Geochemical Constraints on Leucogranite Magmatism in the Langtang Valley, Nepal Himalaya

Abstract

A complex of crustally derived leucogranitic sills emplaced into sillimanite-grade psammites in the upper Langtang Valley of northern Nepal forms part of the Miocene High Himalayan granite association. A series of post-tectonic, subvertical leucogranitic dykes intrude the underlying migmatites, providing possible feeders to the main granite sills. The leucogranite is peraluminous and alkali-rich, and can be subdivided into a muscovite–biotite and a tourmaline–muscovite facies. Phase relations suggest that the tourmaline leucogranites crystallized from a water-undersaturated magma of minimum-melt composition at pressures around 3–4 kbar. Potential metasedimentary protoliths include a substantial anatectic migmatite complex and a lower-grade mica schist sequence. Isotopic constraints preclude the migmatites as a source of the granitic melts, whereas trace-element modelling of LILEs (Rb, Sr, and Ba), together with the Nd and Sr isotopic signatures of potential protoliths, strongly suggest that the tourmaline-bearing leucogranites have been generated by fluid-absent partial melting of the muscovite-rich schists.
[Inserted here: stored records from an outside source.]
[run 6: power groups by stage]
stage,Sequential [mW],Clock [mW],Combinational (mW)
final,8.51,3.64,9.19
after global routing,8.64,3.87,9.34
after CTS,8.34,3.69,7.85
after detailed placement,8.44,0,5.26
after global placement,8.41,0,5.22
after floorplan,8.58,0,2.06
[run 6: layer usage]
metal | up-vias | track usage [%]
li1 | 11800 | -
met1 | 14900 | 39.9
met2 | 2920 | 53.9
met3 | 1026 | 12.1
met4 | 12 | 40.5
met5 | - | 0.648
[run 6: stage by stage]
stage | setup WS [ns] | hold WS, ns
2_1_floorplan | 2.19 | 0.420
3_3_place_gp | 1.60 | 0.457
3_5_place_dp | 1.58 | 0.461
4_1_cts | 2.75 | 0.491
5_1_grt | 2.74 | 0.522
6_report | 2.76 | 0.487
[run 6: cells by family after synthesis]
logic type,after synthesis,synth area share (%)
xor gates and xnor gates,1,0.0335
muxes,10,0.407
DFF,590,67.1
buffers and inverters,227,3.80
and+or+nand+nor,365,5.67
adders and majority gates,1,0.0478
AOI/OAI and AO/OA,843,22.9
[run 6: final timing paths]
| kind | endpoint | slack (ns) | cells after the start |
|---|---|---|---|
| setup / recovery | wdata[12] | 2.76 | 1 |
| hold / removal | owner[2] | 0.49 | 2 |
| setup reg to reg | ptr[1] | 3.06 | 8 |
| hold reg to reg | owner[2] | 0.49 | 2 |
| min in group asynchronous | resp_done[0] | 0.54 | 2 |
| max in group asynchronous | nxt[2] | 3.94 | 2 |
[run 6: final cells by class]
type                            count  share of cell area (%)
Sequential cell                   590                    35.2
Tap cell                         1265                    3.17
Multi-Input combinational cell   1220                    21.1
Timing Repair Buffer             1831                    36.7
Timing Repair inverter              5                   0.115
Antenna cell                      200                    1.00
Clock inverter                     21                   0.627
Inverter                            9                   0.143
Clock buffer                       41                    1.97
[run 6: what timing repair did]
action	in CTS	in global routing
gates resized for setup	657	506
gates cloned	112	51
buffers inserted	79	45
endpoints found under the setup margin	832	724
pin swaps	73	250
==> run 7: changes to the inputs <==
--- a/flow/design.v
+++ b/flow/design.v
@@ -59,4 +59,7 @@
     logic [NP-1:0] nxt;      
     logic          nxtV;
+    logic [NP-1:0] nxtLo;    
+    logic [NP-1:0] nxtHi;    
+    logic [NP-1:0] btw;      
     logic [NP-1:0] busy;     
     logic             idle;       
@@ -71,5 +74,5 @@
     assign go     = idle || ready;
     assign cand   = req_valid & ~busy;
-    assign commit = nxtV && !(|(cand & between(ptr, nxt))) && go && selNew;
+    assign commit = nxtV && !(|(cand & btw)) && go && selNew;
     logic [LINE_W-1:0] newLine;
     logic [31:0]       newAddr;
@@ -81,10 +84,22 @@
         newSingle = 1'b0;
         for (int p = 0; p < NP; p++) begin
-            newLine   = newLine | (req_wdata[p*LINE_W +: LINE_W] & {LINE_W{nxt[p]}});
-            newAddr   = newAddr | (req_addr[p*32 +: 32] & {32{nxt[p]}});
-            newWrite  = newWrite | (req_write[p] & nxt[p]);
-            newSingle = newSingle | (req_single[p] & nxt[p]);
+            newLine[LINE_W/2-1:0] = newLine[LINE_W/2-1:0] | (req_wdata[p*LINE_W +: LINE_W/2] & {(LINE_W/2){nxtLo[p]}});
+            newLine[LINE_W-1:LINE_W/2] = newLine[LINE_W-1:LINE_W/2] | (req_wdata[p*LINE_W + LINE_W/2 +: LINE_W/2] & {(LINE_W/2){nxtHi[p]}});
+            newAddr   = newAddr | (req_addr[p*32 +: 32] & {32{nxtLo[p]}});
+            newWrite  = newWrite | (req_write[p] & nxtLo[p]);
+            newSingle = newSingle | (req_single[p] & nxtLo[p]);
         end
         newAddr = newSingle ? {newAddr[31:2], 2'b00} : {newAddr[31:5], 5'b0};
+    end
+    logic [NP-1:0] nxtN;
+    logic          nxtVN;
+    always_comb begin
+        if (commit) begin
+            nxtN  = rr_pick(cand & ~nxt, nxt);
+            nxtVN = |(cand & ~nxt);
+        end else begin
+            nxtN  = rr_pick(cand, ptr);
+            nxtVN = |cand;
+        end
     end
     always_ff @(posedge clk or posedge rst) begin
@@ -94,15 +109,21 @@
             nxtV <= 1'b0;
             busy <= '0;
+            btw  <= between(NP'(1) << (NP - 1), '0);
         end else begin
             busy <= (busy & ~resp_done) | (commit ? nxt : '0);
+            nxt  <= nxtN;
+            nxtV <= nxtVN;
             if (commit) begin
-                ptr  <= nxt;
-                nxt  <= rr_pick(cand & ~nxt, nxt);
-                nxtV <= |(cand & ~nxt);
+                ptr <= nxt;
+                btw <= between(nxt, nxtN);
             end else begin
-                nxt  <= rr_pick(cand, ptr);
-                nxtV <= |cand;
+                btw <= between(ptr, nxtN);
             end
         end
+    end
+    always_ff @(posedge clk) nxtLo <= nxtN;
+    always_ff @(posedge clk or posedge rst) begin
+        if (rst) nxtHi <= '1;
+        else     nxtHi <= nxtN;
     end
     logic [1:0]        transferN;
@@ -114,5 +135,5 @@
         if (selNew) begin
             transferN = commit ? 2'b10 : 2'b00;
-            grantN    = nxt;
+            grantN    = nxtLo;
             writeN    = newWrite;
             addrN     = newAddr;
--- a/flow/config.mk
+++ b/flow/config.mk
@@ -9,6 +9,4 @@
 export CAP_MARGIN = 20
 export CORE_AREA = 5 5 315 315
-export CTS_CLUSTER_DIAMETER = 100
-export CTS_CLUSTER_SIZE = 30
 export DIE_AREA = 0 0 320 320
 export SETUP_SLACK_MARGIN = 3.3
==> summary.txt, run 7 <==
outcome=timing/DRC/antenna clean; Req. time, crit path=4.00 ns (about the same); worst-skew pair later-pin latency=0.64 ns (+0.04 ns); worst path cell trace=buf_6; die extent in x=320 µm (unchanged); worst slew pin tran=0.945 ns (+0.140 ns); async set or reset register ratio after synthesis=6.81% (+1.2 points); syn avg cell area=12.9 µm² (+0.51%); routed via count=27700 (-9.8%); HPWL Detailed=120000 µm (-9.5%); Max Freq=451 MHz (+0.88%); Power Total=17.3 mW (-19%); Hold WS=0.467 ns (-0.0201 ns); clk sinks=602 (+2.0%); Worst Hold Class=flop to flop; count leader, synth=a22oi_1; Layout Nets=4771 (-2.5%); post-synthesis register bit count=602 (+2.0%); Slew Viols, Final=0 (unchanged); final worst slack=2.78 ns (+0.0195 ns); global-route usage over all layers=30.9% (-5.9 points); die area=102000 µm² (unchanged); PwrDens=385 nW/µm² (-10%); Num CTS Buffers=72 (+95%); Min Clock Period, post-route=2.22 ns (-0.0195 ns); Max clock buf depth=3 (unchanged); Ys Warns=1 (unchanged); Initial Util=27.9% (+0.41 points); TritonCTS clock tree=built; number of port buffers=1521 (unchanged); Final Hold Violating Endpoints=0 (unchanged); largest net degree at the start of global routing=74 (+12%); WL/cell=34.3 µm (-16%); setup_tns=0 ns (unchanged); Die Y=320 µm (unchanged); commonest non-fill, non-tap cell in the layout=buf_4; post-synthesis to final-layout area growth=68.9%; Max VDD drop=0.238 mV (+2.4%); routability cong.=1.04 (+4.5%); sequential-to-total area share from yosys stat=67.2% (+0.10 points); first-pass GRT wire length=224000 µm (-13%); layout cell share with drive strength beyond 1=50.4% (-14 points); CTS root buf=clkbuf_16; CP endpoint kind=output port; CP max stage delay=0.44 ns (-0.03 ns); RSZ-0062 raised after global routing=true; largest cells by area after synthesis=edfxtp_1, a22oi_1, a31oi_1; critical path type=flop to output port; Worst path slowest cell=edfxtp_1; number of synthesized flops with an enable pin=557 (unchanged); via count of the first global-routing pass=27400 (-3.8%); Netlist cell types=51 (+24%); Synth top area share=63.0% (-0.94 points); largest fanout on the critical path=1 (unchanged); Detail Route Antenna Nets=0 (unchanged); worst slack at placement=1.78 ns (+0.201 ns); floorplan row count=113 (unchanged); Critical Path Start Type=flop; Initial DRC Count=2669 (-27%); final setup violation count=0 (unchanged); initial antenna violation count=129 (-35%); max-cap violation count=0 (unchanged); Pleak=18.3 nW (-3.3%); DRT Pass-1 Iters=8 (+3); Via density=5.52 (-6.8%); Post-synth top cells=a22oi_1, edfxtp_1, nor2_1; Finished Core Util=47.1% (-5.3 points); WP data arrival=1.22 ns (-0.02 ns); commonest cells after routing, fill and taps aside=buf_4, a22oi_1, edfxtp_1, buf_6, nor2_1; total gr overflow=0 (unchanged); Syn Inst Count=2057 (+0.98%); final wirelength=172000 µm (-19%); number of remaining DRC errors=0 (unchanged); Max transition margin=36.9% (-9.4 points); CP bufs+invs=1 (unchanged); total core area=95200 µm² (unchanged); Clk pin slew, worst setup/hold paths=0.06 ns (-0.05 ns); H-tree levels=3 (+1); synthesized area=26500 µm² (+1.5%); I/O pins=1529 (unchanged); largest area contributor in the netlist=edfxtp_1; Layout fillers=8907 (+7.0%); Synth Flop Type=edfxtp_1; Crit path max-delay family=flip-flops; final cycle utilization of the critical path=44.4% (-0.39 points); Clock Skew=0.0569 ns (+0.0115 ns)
Background: an optimization exercise with open tools, aiming at small area and a short achievable clock period. Do not read the settings as production practice. Only simulation tests tie the RTL to the original design; equivalence was not proved. Power and IR drop assume default switching activity.

$ cat flow/design.v
package bmu_pkg;
  localparam int xlen    = 32;
  localparam int shamt_w = 5;
  localparam int cnt_w   = 6;
  typedef struct packed {
    logic add;
    logic sub;
    logic unsign;
    logic slt;
    logic land;
    logic lor;
    logic lxor;
    logic zbb;
    logic sll;
    logic srl;
    logic sra;
    logic rol;
    logic ror;
    logic bext;
    logic clz;
    logic ctz;
    logic cpop;
    logic sext_b;
    logic sext_h;
    logic min;
    logic max;
    logic pack;
    logic packu;
    logic packh;
    logic grev;
    logic gorc;
    logic bset;
    logic bclr;
    logic binv;
    logic sh1add;
    logic sh2add;
    logic sh3add;
    logic zba;
  } bmu_op_t;
endpackage
Source: an optimization exercise on an open RTL-to-GDS flow (aim: small area, a short achievable clock period and few clock cycles). Production flows keep margins and buffers that such runs may drop.
Function was checked by simulation only, so behaviour that the tests miss may differ from the original.

==> run D <==
==> flow/design.v (excerpt) <==
module rv32imc_instruction_execute (
  input  logic        clk_i,
  input  logic        rst_ni,
  input  logic        in_valid_i,
  output logic        in_ready_o,
  input  logic        cmd_i,
  input  logic [31:0] instruction_i,
  input  logic [31:0] read_data_i,
  input  logic        access_ok_i,
  output logic        out_valid_o,
  input  logic        out_ready_i,
  output logic [2:0]  status_o,
  output logic [31:0] access_address_o,
  output logic [2:0]  access_size_o,
  output logic [31:0] write_data_o,
  output logic [31:0] next_pc_o
);
  logic        i_valid, i_cmd, i_ok, i_adv;
  logic [31:0] i_data;
  logic [4:0]  i_rs1, i_rs2;
  rv32_ctrl u_ctrl (
    .clk_i, .rst_ni, .in_valid_i, .in_ready_o, .cmd_i, .instruction_i,
    .read_data_i, .access_ok_i, .i_valid_o(i_valid), .i_cmd_o(i_cmd),
    .i_data_o(i_data), .i_ok_o(i_ok), .i_rs1_o(i_rs1), .i_rs2_o(i_rs2),
    .i_adv_i(i_adv)
  );
  rv32_datapath u_dp (
    .clk_i, .rst_ni, .i_valid_i(i_valid), .i_cmd_i(i_cmd), .i_data_i(i_data),
    .i_ok_i(i_ok), .i_rs1_i(i_rs1), .i_rs2_i(i_rs2), .i_adv_o(i_adv), .out_valid_o, .out_ready_i, .status_o,
    .access_address_o, .access_size_o, .write_data_o, .next_pc_o
  );
endmodule
Settings: LEC_CHECK=0, ABC_CLOCK_PERIOD_IN_PS=4000, CAP_MARGIN=20, CORE_MARGIN=2, CORE_UTILIZATION=35, PLACE_DENSITY=0.5, SLEW_MARGIN=20, TNS_END_PERCENT=100; clock period 13.0 ns.
standard.sh (not shown) runs the stock make flow with config.mk's settings and CLKGATE_MAP_FILE= SYNTH_SCRIPT=/design/flow/synth_recipe.tcl, a recipe that flattens the netlist after the stock synthesis.
==> flow/flow/run.sh <==
#!/bin/bash
set -euo pipefail
bash standard.sh SETUP_SLACK_MARGIN=8 finish > std_flow.log 2>&1
==> inputs of run B, as changes to run D <==
--- a/flow/design.v
+++ b/flow/design.v
@@ -555,39 +555,43 @@
     {l4s, l4c} = csa(l3[0], l3[1], l3[2]);
     {l5s, l5c} = csa(l4s, l4c, l3[3]);
     mlow = {1'b0, l5s[7:0]} + {1'b0, l5c[7:0]} + {8'd0, mci_q};
     mres = 33'(p_hi) + 33'(mc_c) + {32'd0, mci_q};
   end
   logic [5:0]  lzr, lzd;
   logic signed [6:0] kdiff;
   logic [32:0] dtrial;
+  logic [31:0] asmear;
+  logic        dlt;
   logic [31:0] amag, bmag;
   always_comb begin
     lzr = 6'd32;
     for (int i = 0; i < 32; i++) if (p_hi[i]) lzr = 6'(31 - i);
     lzd = 6'd32;
     for (int i = 0; i < 32; i++) if (dv_q[i]) lzd = 6'(31 - i);
     kdiff = $signed({1'b0, lzd}) - $signed({1'b0, lzr});
     dtrial = {1'b0, p_hi[31:0]} - {1'b0, dv_q[31:0]};
+    for (int i = 0; i < 32; i++) asmear[i] = |(p_hi[31:0] >> i);
+    dlt = |(dv_q[31:0] & ~asmear);
     amag = (!mmf_q[0] && p_hi[31]) ? -p_hi[31:0] : p_hi[31:0];
     bmag = (!mmf_q[0] && dv_q[31]) ? -dv_q[31:0] : dv_q[31:0];
   end
   logic [2:0] md_first;
   assign md_first = !dec.is_div ? M_MUL :
                     (!dec.mfunc[0] && (v1[31] || v2[31])) ? M_NEG : M_CLZ;
   assign md_start = d_en && i_valid_i && !hold && !i_cmd_i && dec.wr_en && dec.aop == AOP_MUL;
   always_ff @(posedge clk_i or negedge rst_ni) begin
     if (!rst_ni) begin
       ms_q <= M_IDLE;
     end else begin
       case (ms_q)
         M_IDLE:  if (md_start) ms_q <= md_first;
         M_NEG:   ms_q <= M_CLZ;
-        M_CLZ:   ms_q <= (lzd[5] || kdiff[6]) ? M_FIN : M_NORM;
+        M_CLZ:   ms_q <= (dv_q[31:0] == 32'd0 || dlt) ? M_FIN : M_NORM;
         M_MUL:   if (mlast) ms_q <= M_FIN;
         M_NORM:  ms_q <= M_DIV;
         M_DIV:   if (mc_q == 5'd0) ms_q <= M_FIN;
         M_FIN:   if (md_start) ms_q <= md_first;
                  else if (md_wr || mrd_q == 5'd0) ms_q <= M_IDLE;
         default: ms_q <= M_IDLE;
       endcase
     end
@@ -616,17 +620,17 @@
         mc_q <= mc_q + 5'd1;
         p_hi <= l5s[40:8];
         mc_c <= l5c[41:8];
         mci_q <= mlow[8];
         p_lo <= {mlow[7:0], p_lo[31:8]};
       end
       M_CLZ: begin
         mc_q <= kdiff[4:0];
-        bz_q <= lzd[5];
+        bz_q <= dv_q[31:0] == 32'd0;
       end
       M_NORM: dv_q <= {1'b0, dv_q[31:0] << mc_q};
       M_DIV: begin
         mc_q <= mc_q - 5'd1;
         if (!dtrial[32]) p_hi <= {1'b0, dtrial[31:0]};
         p_lo <= {p_lo[30:0], !dtrial[32]};
         dv_q <= {2'b0, dv_q[31:1]};
       end
==> flow/flow/run.sh (replaced) <==
#!/bin/bash
set -euo pipefail
bash standard.sh SETUP_SLACK_MARGIN=8.5 finish > std_flow.log 2>&1
==> flow/config.mk (replaced) <==
export PLATFORM = sky130hd
export DESIGN_NAME = rv32imc_instruction_execute
export DESIGN_NICKNAME = rv32imc_instruction_execute
export VERILOG_FILES = /design/flow/design.v
export SDC_FILE = /design/flow/constraint.sdc
export NUM_CORES = 4
export LEC_CHECK = 0
export ABC_CLOCK_PERIOD_IN_PS = 4000
export CAP_MARGIN = 20
export CORE_MARGIN = 2
export CORE_UTILIZATION = 45
export PLACE_DENSITY = 0.6
export SLEW_MARGIN = 20
export TNS_END_PERCENT = 100
==> results.txt <==
Run D passed the timing, design-rule and antenna checks. Run B finished clean.
Against run B, the critical path depth of run D is lower by 7.
Of run B and run D, run D has the higher count of clock-buffer cells in the layout (gap 6).
Of run B and run D, run D has the higher clock skew (gap 15 ps).
Worst setup slack: run B is better than run D (270 ps).
Sequential share of layout area: run D is higher than run B (1.4 points).
Testbench counts of run D, summed over its fixed seeds: cycles 27,994.
Testbench counts of run B, summed over its fixed seeds: cycles 27,994.

## static timing again, ports no longer ideal
The results above use ideal ports. As a check the final layouts listed here were re-extracted and re-timed, cells and wires unchanged. Step 1 (the two cells are an assumption about what drives the block):
set clk [get_ports {clk_i}]
set_driving_cell -lib_cell sky130_fd_sc_hd__clkbuf_16 $clk
set_driving_cell -lib_cell sky130_fd_sc_hd__buf_2 [delete_from_list [all_inputs] $clk]
Step 2 adds t to the input delays and takes it off the output delays; t is the mean of the earliest and latest rising clock arrival at the registers after step 1. Input paths then give back, and output paths get back, about the clock's delay inside the block. a / b / c = ideal ports / drivers / drivers and shift; a / b = the first two.
run | shift t [ns] | slack for setup (ns) | latest minus earliest clock arrival (ns) | slew at the worst register clock pin (ns)
run D | 0.972 | 7.858 / 7.858 / 7.095 | 0.080 / 0.079 | 0.08 / 0.08
run B | 0.928 | 8.129 / 8.129 / 7.642 | 0.062 / 0.061 | 0.08 / 0.08
After both steps setup and hold are still met in every run listed. For run D, which loses most, drivers alone change the setup slack by 0.000 ns; drivers and shift together by -0.763 ns.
However, REE and HFSE distributions cannot be reconciled with equilibrium melting from such a source. Systematic covariations between Rb, Sr, and Ba can be explained by variations in protolith mineralogy and P–T–aH₂O. Tourmaline leucogranites with high Rb/Sr ratios represent low-fraction-melts (F˜ 12%) efficiently extracted from their protoliths under conditions of low water activity, whereas the heterogeneous two-mica granites may result from melting under somewhat higher aH₂O conditions. The segregation of low-degree melts from source was probably by deformation-enhanced intergranular flow and magma fracturing, with the mechanisms of migration and emplacement controlled by variations in the uppercrustal stress regime during late–orogenic extensional collapse of the thickened crust.